Task data |

------

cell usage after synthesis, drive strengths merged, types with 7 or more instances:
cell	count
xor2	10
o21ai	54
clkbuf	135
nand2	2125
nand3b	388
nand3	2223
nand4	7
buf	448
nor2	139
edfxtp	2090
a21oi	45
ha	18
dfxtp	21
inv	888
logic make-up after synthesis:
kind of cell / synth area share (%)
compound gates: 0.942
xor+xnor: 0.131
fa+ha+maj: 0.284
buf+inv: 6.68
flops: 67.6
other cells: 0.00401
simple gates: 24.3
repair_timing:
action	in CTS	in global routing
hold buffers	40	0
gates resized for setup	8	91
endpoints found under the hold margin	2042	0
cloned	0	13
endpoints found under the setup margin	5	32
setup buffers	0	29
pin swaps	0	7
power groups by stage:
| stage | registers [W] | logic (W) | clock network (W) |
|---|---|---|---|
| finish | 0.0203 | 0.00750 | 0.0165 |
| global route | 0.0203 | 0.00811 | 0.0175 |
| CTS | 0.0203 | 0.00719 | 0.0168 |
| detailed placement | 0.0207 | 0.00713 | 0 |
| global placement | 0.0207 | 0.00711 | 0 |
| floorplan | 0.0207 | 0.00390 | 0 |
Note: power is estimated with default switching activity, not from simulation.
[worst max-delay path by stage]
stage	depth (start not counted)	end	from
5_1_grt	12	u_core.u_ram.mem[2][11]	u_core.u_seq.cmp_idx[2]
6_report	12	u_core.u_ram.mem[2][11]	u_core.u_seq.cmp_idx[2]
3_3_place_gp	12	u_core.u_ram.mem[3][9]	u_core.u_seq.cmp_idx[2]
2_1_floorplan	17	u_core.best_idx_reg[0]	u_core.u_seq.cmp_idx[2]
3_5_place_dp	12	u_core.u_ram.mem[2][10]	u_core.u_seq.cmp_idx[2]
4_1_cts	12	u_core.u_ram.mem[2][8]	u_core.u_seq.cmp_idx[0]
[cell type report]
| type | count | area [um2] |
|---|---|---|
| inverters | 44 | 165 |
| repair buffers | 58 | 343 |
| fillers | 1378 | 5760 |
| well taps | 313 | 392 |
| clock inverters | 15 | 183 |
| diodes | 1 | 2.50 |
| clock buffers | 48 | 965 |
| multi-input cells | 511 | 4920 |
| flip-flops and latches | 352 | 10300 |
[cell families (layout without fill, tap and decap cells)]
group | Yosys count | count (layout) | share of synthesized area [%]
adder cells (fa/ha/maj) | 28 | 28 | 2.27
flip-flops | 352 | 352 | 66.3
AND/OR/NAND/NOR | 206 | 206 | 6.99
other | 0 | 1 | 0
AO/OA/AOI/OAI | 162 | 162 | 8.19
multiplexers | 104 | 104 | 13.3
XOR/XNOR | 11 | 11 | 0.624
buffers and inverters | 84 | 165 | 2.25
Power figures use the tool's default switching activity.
[config.mk]
export PLATFORM = sky130hd
export DESIGN_NAME = descending_selection_sorter
export DESIGN_NICKNAME = d
export VERILOG_FILES = /design/src/dss_pkg.sv /design/src/descending_selection_sorter.sv /design/src/dss_cell.sv /design/src/dss_ctrl.sv
export VERILOG_INCLUDE_DIRS = /design/src /design/src/src
export SDC_FILE = /design/constraint.sdc
export NUM_CORES = 2
export LEC_CHECK = 0
export BUFFER_PORTS_ARGS = -buffer_cell sky130_fd_sc_hd__buf_4
export CORE_UTILIZATION = 59
export DETAILED_ROUTE_END_ITERATION = 10
export HOLD_SLACK_MARGIN = 0.1
export PLACE_DENSITY = 0.78
export RECOVER_POWER = 50
export SLEW_MARGIN = 10
export SYNTH_ARGS = -nofsm -noshare
export SYNTH_HDL_FRONTEND = slang
export SYNTH_SLANG_ARGS = --single-unit
[constraint.sdc]
create_clock -name aclk -period 6.37 [get_ports aclk]
set_clock_uncertainty 0.05 [all_clocks]
set_input_delay 0.9555 -clock aclk [delete_from_list [all_inputs] [get_ports aclk]]
set_output_delay 0.9555 -clock aclk [all_outputs]
set_load 0.02 [all_outputs]
[src/assert_macros.svh]
// Assertion macros for the RTL of the descending selection sorter (its top level).
// Every macro samples on the rising edge of aclk and is disabled while aresetn is low.
`ifndef ASSERT_MACROS_SVH
`define ASSERT_MACROS_SVH

// Check a plain condition on every clock edge outside reset.
`define ASSERT_ALWAYS(label, cond, msg) \
    label: assert property (@(posedge aclk) disable iff (!aresetn) (cond)) else $error(msg);

// Check that a trigger on one edge implies a condition on the next edge.
`define ASSERT_NEXT(label, trig, cond, msg) \
    label: assert property (@(posedge aclk) disable iff (!aresetn) (trig) |=> (cond)) \
        else $error(msg);

`endif

[src/dss_pkg.sv]
// Package for the descending selection sorter: beat types and the control struct.
// Used by dss_cell, dss_ctrl and descending_selection_sorter; depends on nothing.
`timescale 1ns / 1ps

package dss_pkg;

    localparam int VALUE_W = 32;

    // Input beat
    typedef struct packed {
        logic signed [VALUE_W-1:0] sample;
        logic                      final_req;
    } dss_in_t;

    // Result beat
    typedef struct packed {
        logic signed [VALUE_W-1:0] sorted_value;
        logic                      end_of_run;
        logic                      overflow;
    } dss_out_t;

    // Commands from the controller to every cell
    typedef struct packed {
        logic load;   // insert the new value into the chain
        logic shift;  // move every value one cell toward the head
    } dss_ctrl_t;

    // Status of the current result beat
    typedef struct packed {
        logic end_of_run;
        logic overflow;
    } dss_stat_t;

endpackage

[src/descending_selection_sorter.sv]
// Descending sorter: the top level joining the controller and the chain of cells.
// Depends on dss_pkg, dss_cell, dss_ctrl and assert_macros.svh.
//
// Usage: the s_ channel takes one signed 32-bit sample per beat; final_req marks the
// last beat of a block. Samples are inserted into a chain of DEPTH cells that keeps
// them in descending order, one sample per cycle while s_ready is high. Samples
// beyond DEPTH are dropped and every result of that block carries overflow.
// After the final beat, s_ready falls and the m_ channel presents the sorted values,
// largest first, one beat per cycle, from the head cell of the chain; end_of_run
// marks the last. The first result is valid the cycle after the final beat.
// The single chain either loads or drains, never both at once. When the receiver
// stalls the head value holds until taken. s_ready rises again the cycle after the
// end_of_run beat. Synchronous reset (aresetn low) empties the chain and returns to
// loading.
`timescale 1ns / 1ps
`include "assert_macros.svh"

module descending_selection_sorter #(
    parameter int DEPTH = 16
) (
    input  logic              aclk,
    input  logic              aresetn,
    input  logic              s_valid,
    output logic              s_ready,
    input  dss_pkg::dss_in_t  s_data,
    output logic              m_valid,
    input  logic              m_ready,
    output dss_pkg::dss_out_t m_data
);
    import dss_pkg::*;

    localparam int CNT_W = $clog2(DEPTH + 1);

    dss_ctrl_t                 ctl;
    dss_stat_t                 stat;
    logic [CNT_W-1:0]          count;
    logic signed [VALUE_W-1:0] cell_value [DEPTH];
    logic                      cell_disp  [DEPTH];
    logic signed [VALUE_W-1:0] prev_value [DEPTH];
    logic                      prev_disp  [DEPTH];
    logic signed [VALUE_W-1:0] next_value [DEPTH];

    dss_ctrl #(
        .DEPTH (DEPTH),
        .CNT_W (CNT_W)
    ) u_ctrl (
        .aclk    (aclk),
        .aresetn (aresetn),
        .s_valid (s_valid),
        .s_final (s_data.final_req),
        .s_ready (s_ready),
        .m_valid (m_valid),
        .m_ready (m_ready),
        .ctl     (ctl),
        .count   (count),
        .stat    (stat)
    );

    // Build the chain; the head has no upper neighbor and the tail no lower one
    for (genvar i = 0; i < DEPTH; i++) begin : g_cell
        if (i == 0) begin : g_head
            assign prev_value[i] = cell_value[i];
            assign prev_disp[i]  = 1'b0;
        end else begin : g_body
            assign prev_value[i] = cell_value[i-1];
            assign prev_disp[i]  = cell_disp[i-1];
        end
        if (i == DEPTH - 1) begin : g_tail
            assign next_value[i] = cell_value[i];
        end else begin : g_link
            assign next_value[i] = cell_value[i+1];
        end

        dss_cell #(
            .INDEX (i),
            .CNT_W (CNT_W)
        ) u_cell (
            .aclk       (aclk),
            .ctl        (ctl),
            .count      (count),
            .new_value  (s_data.sample),
            .prev_value (prev_value[i]),
            .prev_disp  (prev_disp[i]),
            .next_value (next_value[i]),
            .value      (cell_value[i]),
            .disp       (cell_disp[i])
        );
    end

    // Present the head of the chain
    assign m_data.sorted_value = cell_value[0];
    assign m_data.end_of_run   = stat.end_of_run;
    assign m_data.overflow     = stat.overflow;

    `ASSERT_ALWAYS(a_phase_excl, !(s_ready && m_valid), "load and drain overlap")
    `ASSERT_NEXT(a_final_drains, s_valid && s_ready && s_data.final_req, m_valid,
        "final beat did not start the drain")
    `ASSERT_NEXT(a_descending, m_valid && m_ready && !m_data.end_of_run,
        m_data.sorted_value <= $past(m_data.sorted_value), "results not descending")
    `ASSERT_NEXT(a_end_reloads, m_valid && m_ready && m_data.end_of_run, s_ready,
        "no return to loading after end of run")

endmodule

[src/dss_cell.sv]
// One cell of the sorting chain: holds one value, kept in descending order along the chain.
// Depends on dss_pkg.
`timescale 1ns / 1ps

module dss_cell #(
    parameter int INDEX = 0,
    parameter int CNT_W = 5
) (
    input  logic                                aclk,
    input  dss_pkg::dss_ctrl_t                  ctl,
    input  logic [CNT_W-1:0]                    count,
    input  logic signed [dss_pkg::VALUE_W-1:0]  new_value,
    input  logic signed [dss_pkg::VALUE_W-1:0]  prev_value,
    input  logic                                prev_disp,
    input  logic signed [dss_pkg::VALUE_W-1:0]  next_value,
    output logic signed [dss_pkg::VALUE_W-1:0]  value,
    output logic                                disp
);
    import dss_pkg::*;

    logic signed [VALUE_W-1:0] value_reg;
    logic signed [VALUE_W-1:0] value_next;
    logic                      empty;

    // An empty cell ranks below every value
    assign empty = (count <= CNT_W'(INDEX));

    // Displace the held value when the new one beats it strictly
    assign disp = ctl.load && (empty || (new_value > value_reg));

    // Take the upper neighbor's value if it moves down, else the new value; drain upward
    always_comb begin
        if (disp) begin
            value_next = prev_disp ? prev_value : new_value;
        end else if (ctl.shift) begin
            value_next = next_value;
        end else begin
            value_next = value_reg;
        end
    end

    always_ff @(posedge aclk) begin
        value_reg <= value_next;
    end

    assign value = value_reg;

endmodule
===== src/rti_pkg.sv =====
// Package with the constants shared by the ray-triangle intersection files.
`timescale 1ns / 1ps
package rti_pkg;
   localparam int FIELD_W    = 60;
   localparam int DIST_FRAC  = 16;
   localparam int QUO_BITS   = 32;
   localparam int FIFO_DEPTH = 16;
   localparam int FIFO_AW    = 4;
   localparam int FIFO_CW    = 5;
endpackage


===== src/rti_fifo.sv =====
// Request queue between the front and back pipelines.
`timescale 1ns / 1ps
module rti_fifo import rti_pkg::*; #(
   parameter int WIDTH = 8
) (
   input  logic             clock,
   input  logic             reset,
   input  logic             push,
   input  logic [WIDTH-1:0] push_data,
   input  logic             pop,
   output logic             empty,
   output logic [WIDTH-1:0] head
);
   logic [WIDTH-1:0]   mem_ff [FIFO_DEPTH];
   logic [FIFO_AW-1:0] wr_ff, wr_in, rd_ff, rd_in;
   logic [FIFO_CW-1:0] cnt_ff, cnt_in;

   always_comb begin
      wr_in  = push ? wr_ff + 1'b1 : wr_ff;
      rd_in  = pop ? rd_ff + 1'b1 : rd_ff;
      cnt_in = cnt_ff + FIFO_CW'(push) - FIFO_CW'(pop);
   end

   always_ff @(posedge clock) begin
      if (reset) begin
         wr_ff  <= '0;
         rd_ff  <= '0;
         cnt_ff <= '0;
      end else begin
         wr_ff  <= wr_in;
         rd_ff  <= rd_in;
         cnt_ff <= cnt_in;
      end
   end

   always_ff @(posedge clock) begin
      if (push) begin
         mem_ff[wr_ff] <= push_data;
      end
   end

   assign empty = (cnt_ff == '0);
   assign head  = mem_ff[rd_ff];
endmodule


===== config.mk =====
export PLATFORM = sky130hd
export DESIGN_NAME = rti_fifo
export DESIGN_NICKNAME = d
export VERILOG_FILES = /design/src/rti_pkg.sv /design/src/rti_fifo.sv
export SDC_FILE = /design/constraint.sdc
export NUM_CORES = 1
export LEC_CHECK = 0
export BUFFER_PORTS_ARGS = -buffer_cell sky130_fd_sc_hd__buf_4
export CAP_MARGIN = 20
export CORE_MARGIN = 3
export CORE_UTILIZATION = 45
export DETAILED_ROUTE_END_ITERATION = 16
export SYNTH_ARGS = -nofsm -noshare
export SYNTH_HDL_FRONTEND = slang
export SYNTH_SLANG_ARGS = --single-unit

===== constraint.sdc =====
create_clock -name clock -period 5.4 [get_ports clock]
set_input_delay 1.62 -clock clock [delete_from_list [all_inputs] [get_ports clock]]
set_output_delay 1.62 -clock clock [all_outputs]
set_load 0.05 [all_outputs]

# Word level (Yosys, flattened, before mapping)
# Memories as Yosys holds them, arrays and structs flattened. A register that Yosys moved wholly into a read port is not among the register bits.
# Index checks and enable logic that the tools add are counted.
[word_totals] mem_bits_ro=0 output_inout_bits=9 reg_bits=13 wordCells=13 latch_bits=0 input_bits=12 ram_bits=128 memories=1
[op_classes] muxes=4 n_lt_le_gt_ge=0 shifts=0 div=0 eq_ne=0 addsub=4 multipliers=0 n_reduce_logical=1 n_bitwise=0
[mem_list] name="mem_ff" words=16 word_bits=8 read_ports=1 rd_clocked_by_memory_dff=1 write_ports=1 line_no="rti_fifo.sv:14" text="logic [WIDTH-1:0] mem_ff [FIFO_DEPTH];"
[ops] op="$add A4 B1 Y4 const B" count=2
[ops] op="$mux W4" count=2
[ops] op="$add A5 B1 Y5" count=1
[ops] op="$logic_not A5 Y1" count=1
[ops] op="$sub A5 B1 Y5" count=1
[ops] op="$mux W1" count=2

# Longest topological paths before layout
# Gate-level depths: netlist of the first run.
[depth] ltp_word=3 mapped_depth=9 mapped_depth_nobuf=9

# Least setup slack after synthesis of the first run
# No wires, ideal clock.
[synth_timing] path_kind="register to output" from="register cnt_ff[3]" to="output port empty" arrival_time_ns=2.090 t_required_ns=3.780 path_stages_with_launch=4 n_path_buf=0 path_slack_ns=1.690 path_cell_list="dfxtp_1 inv_1 ha_1 nor4b_1"
[synth_between] elab_chain_len=1
[synth_rtl] element="start: declaration" line_no="rti_fifo.sv:16" text="logic [FIFO_CW-1:0] cnt_ff, cnt_in;"
[synth_rtl] element="start signal: assignment" line_no="rti_fifo.sv:32" text="cnt_ff <= cnt_in;"
[synth_rtl] element="$logic_not A5 Y1" line_no="rti_fifo.sv:42" text="assign empty = (cnt_ff == '0);"
[synth_rtl] element="end: declaration" line_no="rti_fifo.sv:11" text="output logic empty,"
# Every way passes these cells.

==> reports/metrics.cfg, run 1 <==
[sta]
rsz0062_at_grt = false
whs_ps = 560
max_clock_freq_mhz = 237
tightestPinTransition_ps = 784
maxSlewViolCount = 0
layout_min_cycle_time_ps = 4210
fin_crit_sh_pct = 78.0
fin_skew_ps = 6.52
setup_violations = 0
final_hold_viol_count = 0
maxSlewHeadroom_pct = 47.5
tns_ps = 0

[global_routing]
grt_overflow = 0
grt_pass1_wl_um = 16700
grt_pass1_vias = 2974
antenna_found_initial = 0
grt_start_max_net_pins = 23
grt_usage_pct = 16.2

[critical_path]
cp.required_ps = 3780
cp_data_arrival_time_ps = 2590
r2r-start = cnt_ff[0]
slowest_delay_ps = 620
cp-end-kind = primary output
reg2reg_slack_ps = 3360
r2r.worst_path.cells = 9
critPathKind = register to primary output
cp_cell_sequence = buf_4, mux4_1, a22oi_1, nand2_1, buf_4
critPathSlowestCell = mux4_1
reg2reg_to = cnt_ff[4]
startpoint_type = register
crit_path_max_fanout = 20
crit_path_frequent_cell = buf_4

[power_and_ir_drop]
clkPwrFrac_pct = 44.4
p_comb_share_pct = 10.3
switching_share_pct = 22.0
power_density_nw_per_um2 = 421
vdd.ir_drop.worst_mv = 0.266
power_frac_seq_pct = 45.2
power.leakage_nw = 2.27
p_switching_mw = 0.620
total_power_mw = 2.81
p_int_mw = 2.19

[yosys]
synth_flop_cell = edfxtp_1
synth-seq-area-share_pct = 72.6
ys_async_sr_fraction_pct = 0
synth_area_um2 = 5760
synth-edff-count = 128
synthesis.instances = 294
synth_warnings = 0
ys_types = 31
avgSynthCellArea_um2 = 19.6
syn-num-nets = 318
ys_seq_elements = 145

[clock_tree]
cts-resized-gates = 0
clk_pin_slew_ps = 60
cts_buffers = 17
cts_root_buffer = clkbuf_16
h-tree-depth = 4
clkSinkCount = 145
hold_buffers = 0
tritoncts = done
cts_setup_buffers = 0
cts.path.max_buffers = 2
insertion_delay_ps = 410

[die]
io_pins = 21
core_um2 = 12300
die_h_um = 119
row_count = 40
die_width_um = 119
die-area_um2 = 14200
start_util_pct = 47.0

[placed_design]
dpl.hpwl_um = 6730
routabilityCongestion = 0.696
port_buffers = 20

[finish]
drive_gt1_share_pct = 21.4
antenna_cells = 0
nets = 347
syn_to_final_growth_pct = 16.1

[detailed_routing]
drcViolationCount = 0
wl_um = 10400
drt-initial-drc-count = 198
num_vias = 2704
via_per_inst = 5.37
wl_per_cell_um = 20.7
dr.pass1.iters = 4
ant_nets = 0

[run]
cap_violations = 0

[status]
outcome = complete, no violations

[worst_hold_path]
min_path_type = register to register
min_from = rd_ff[1]
worstHoldPathCells = 2

[placed cells by master, fill, tap and decap left out, types with 4 or more instances in the layout]
| master | instances |
|---|---|
| xnor2_1 | 4 |
| xor2_1 | 5 |
| ha_1 | 11 |
| and2_1 | 17 |
| nand2_1 | 11 |
| dfxtp_1 | 16 |
| bufinv_16 | 5 |
| buf_4 | 22 |
| mux4_1 | 14 |
| a22oi_1 | 16 |
| nor2_1 | 14 |
| clkbuf_16 | 17 |
| inv_1 | 8 |
| mux4_2 | 18 |
| edfxtp_1 | 128 |
[synthesized netlist by cell type, drive strengths merged, types with 2 or more instances]
library cell	instances	area, um^2
and2	17	106
mux4	32	773
xnor2	4	35.0
a22oi	16	120
xor2	5	43.8
nand2	11	41.3
ha	11	138
a21oi	3	15.0
mux2i	2	20.0
edfxtp	128	3840
nor2b	3	18.8
clkdlybuf4s25	3	30.0
nand4	2	12.5
dfxtp	17	340
nor2	14	52.6
buf	7	55.1
clkbuf	2	7.51
inv	8	30.0
[flip-flops by register name, summed over array words and instances (netlist names), named ones only]
register	count
cnt_ff	5
mem_ff	128
rd_ff	4
wr_ff	4
[critical path: cells and delay by family (launching register included)]
kind,cells,cell delay (ps)
flops,1,590
buf+inv,2,640
simple gates,1,110
mux,1,620
compound gates,1,210
[logic make-up after synthesis]
logic type,count (synthesis),share of synthesized area (%)
buf+inv,20,2.13
simple gates,53,4.80
fa+ha+maj,12,2.74
mux,34,13.8
compound gates,21,2.56
flops,145,72.6
xor+xnor,9,1.37
[per-stage QoR]
stage | setup slack [ps] | instance area, um^2 | utilization [%] | std cells
2_1_floorplan | 1690 | 5760 | - | 294
3_3_place_gp | 1570 | 6040 | 49.3 | 472
3_5_place_dp | 1580 | 6040 | 49.3 | 472
4_1_cts | 1130 | 6690 | 54.5 | 504
5_1_grt | 947 | 6690 | 54.5 | 504
6_report | 1190 | 6690 | 54.5 | 504
[routing by layer]
metal	GRT usage, %	vias to the layer above	routed length, um	share of wire, %
li1	-	1236	-	-
met3	4.99	14	441	4.2
met4	6.52	0	176	1.7
met1	20.6	1384	4520	43
met2	26.1	70	5300	51
met5	0	-	0	0
[worst max path at each step]
stage / startpoint / endpoint
global route: register / head[3]
detailed placement: register / head[3]
floorplan: cnt_ff[3] / empty
finish: register / head[4]
CTS: register / head[7]
global placement: register / head[7]
[cell type report]
| type | instances | area (um^2) |
|---|---|---|
| Multi-Input combinational cell | 129 | 1450 |
| Clock buffer | 18 | 429 |
| Sequential cell | 145 | 4190 |
| Fill cell | 952 | 5570 |
| Timing Repair Buffer | 22 | 165 |
| Inverter | 8 | 30.0 |
| Clock inverter | 14 | 214 |
| Tap cell | 168 | 210 |
[power groups by stage]
| stage | Clock [mW] | Sequential (mW) | Combinational, mW |
|---|---|---|---|
| 6_report | 1.25 | 1.27 | 0.290 |
| 5_1_grt | 1.33 | 1.28 | 0.322 |
| 4_1_cts | 1.28 | 1.27 | 0.295 |
| 3_5_place_dp | 0 | 1.30 | 0.295 |
| 3_3_place_gp | 0 | 1.30 | 0.286 |
| 2_1_floorplan | 0 | 1.28 | 0.224 |
Note: power is estimated with default switching activity, not from simulation.
==> inputs of run 2 (changes only) <==
Clock period 5.4 ns to 4.4 ns, I/O delays scaled along.
==> reports/metrics.cfg, run 2 (synthesis results as in run 1) <==
[clock_tree]
hold_buffers = 0  ; unchanged
cts-resized-gates = 0  ; unchanged
insertion_delay_ps = 410  ; about the same
tritoncts = done
clkSinkCount = 145  ; unchanged
clk_pin_slew_ps = 60  ; about the same
cts.path.max_buffers = 2  ; unchanged
cts_root_buffer = clkbuf_16
cts_buffers = 17  ; unchanged
h-tree-depth = 4  ; unchanged
cts_setup_buffers = 0  ; unchanged

[critical_path]
crit_path_max_fanout = 16  ; -20%
cp_num_buf_inv = 2  ; unchanged
crit_family = flip-flops
cp_data_arrival_time_ps = 2280  ; -310 ps
crit_path_frequent_cell = buf_4
cp_cell_sequence = buf_4, mux4_1, a22oi_1, nand2_1, buf_4
cp-end-kind = primary output
critPathSlowestCell = dfxtp_1
cp.required_ps = 3080  ; -700 ps
slowest_delay_ps = 640  ; +20 ps
critPathKind = register to primary output
startpoint_type = register

[sta]
final_hold_viol_count = 0  ; unchanged
maxSlewViolCount = 0  ; unchanged
setup_violations = 0  ; unchanged
max_clock_freq_mhz = 277
maxSlewHeadroom_pct = 48.3  ; +0.72 points
tightestPinTransition_ps = 773  ; -10.8 ps
fin_skew_ps = 10.6  ; +4.13 ps
tns_ps = 0  ; unchanged
layout_min_cycle_time_ps = 3600
whs_ps = 541  ; -19.5 ps
rsz0062_at_grt = false
fin_crit_sh_pct = 81.9

[finish]
regMostFlops = mem_ff
drive_gt1_share_pct = 21.6  ; +0.17 points
syn_to_final_growth_pct = 16.0  ; about the same
layout_commonest_cell = edfxtp_1
antenna_cells = 0  ; unchanged
num-fill-cells = 972  ; +2.1%
largest_reg_flops = 128  ; unchanged
largest_registers = mem_ff x128, cnt_ff x5
nets = 349  ; +0.58%
most-common-layout-cells = 128 x edfxtp_1, 24 x buf_4, 18 x mux4_2

[die]
core_um2 = 12300  ; unchanged
die_h_um = 119  ; unchanged
die-area_um2 = 14200  ; unchanged
io_pins = 21  ; unchanged
start_util_pct = 47.0  ; unchanged
row_count = 40  ; unchanged
die_width_um = 119  ; unchanged

[worst_hold_path]
min_path_type = register to register

[detailed_routing]
drcViolationCount = 0  ; unchanged
drt-initial-drc-count = 220  ; +11%
dr.pass1.iters = 5  ; +1
num_vias = 2685  ; -0.70%
wl_per_cell_um = 20.8  ; +0.59%
via_per_inst = 5.31  ; -1.1%
wl_um = 10500  ; +0.99%
ant_nets = 0  ; unchanged

[run]
cap_violations = 0  ; unchanged

[global_routing]
grt_pass1_wl_um = 16700  ; +0.17%
grt_pass1_vias = 2903  ; -2.4%
grt_start_max_net_pins = 19  ; -17%
antenna_found_initial = 0  ; unchanged
grt_overflow = 0  ; unchanged
grt_usage_pct = 16.3  ; +0.047 points

[power_and_ir_drop]
power_density_nw_per_um2 = 511  ; +21%
power.leakage_nw = 2.28  ; +0.49%
vdd.ir_drop.worst_mv = 0.392  ; +47%

[placed_design]
port_buffers = 20  ; unchanged
routabilityCongestion = 0.714  ; +2.6%
dpl.hpwl_um = 6900  ; +2.5%

[status]
outcome = complete, no violations

run 2: tightest hold or removal path: stages (launching register included):
cell and delay (ps):
dfxtp_1 320, xor2_1 70, nor2_1 120
run 2: final timing paths:
path	cells after the start	startpoint	to	slack [ps]
worst max-delay path	5	register	head[4]	800
worst min-delay path	2	rd_ff[3]	register	540
worst max register to register	9	cnt_ff[0]	cnt_ff[4]	2360
worst min register to register	2	rd_ff[3]	register	540
run 2: routing by layer:
metal  GRT usage (%)  share of wire [%]
met4            4.85               0.99
met5               0                  0
met1            21.9                 45
met2            25.6                 50
met3            4.99                4.4
run 2: through the flow:
step	worst slack [ps]	instance area (um^2)	cells	power (mW)	utilization (%)
3_3_place_gp	1160	6060	474	1.95	49.4
4_1_cts	719	6680	506	3.44	54.5
3_5_place_dp	1160	6060	474	1.95	49.4
2_1_floorplan	990	5760	294	1.85	-
6_report	795	6680	506	3.41	54.5
5_1_grt	655	6680	506	3.55	54.5
run 2: area by class of cell:
| cell class | instances | area, um^2 | share of cell area [%] |
|---|---|---|---|
| sequential | 145 | 4190 | 62.6 |
| multi-input combinational | 129 | 1450 | 21.8 |
| clock buffer | 21 | 460 | 6.89 |
| clock inverter | 11 | 161 | 2.42 |
| timing repair buffer | 24 | 180 | 2.70 |
| tap | 168 | 210 | 3.15 |
| inverter | 8 | 30.0 | 0.449 |
run 2: power breakdown:
group | internal [mW] | switching (mW) | total [mW]
clock | 0.975 | 0.520 | 1.49
sequential | 1.53 | 0.0206 | 1.55
combinational | 0.156 | 0.208 | 0.364
total | 2.66 | 0.748 | 3.41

------

Directions for this task | Among the entries above, identify all lines with "endpoints" and copy them.

Solution to this task |
endpoints found under the hold margin	2042	0
endpoints found under the setup margin	5	32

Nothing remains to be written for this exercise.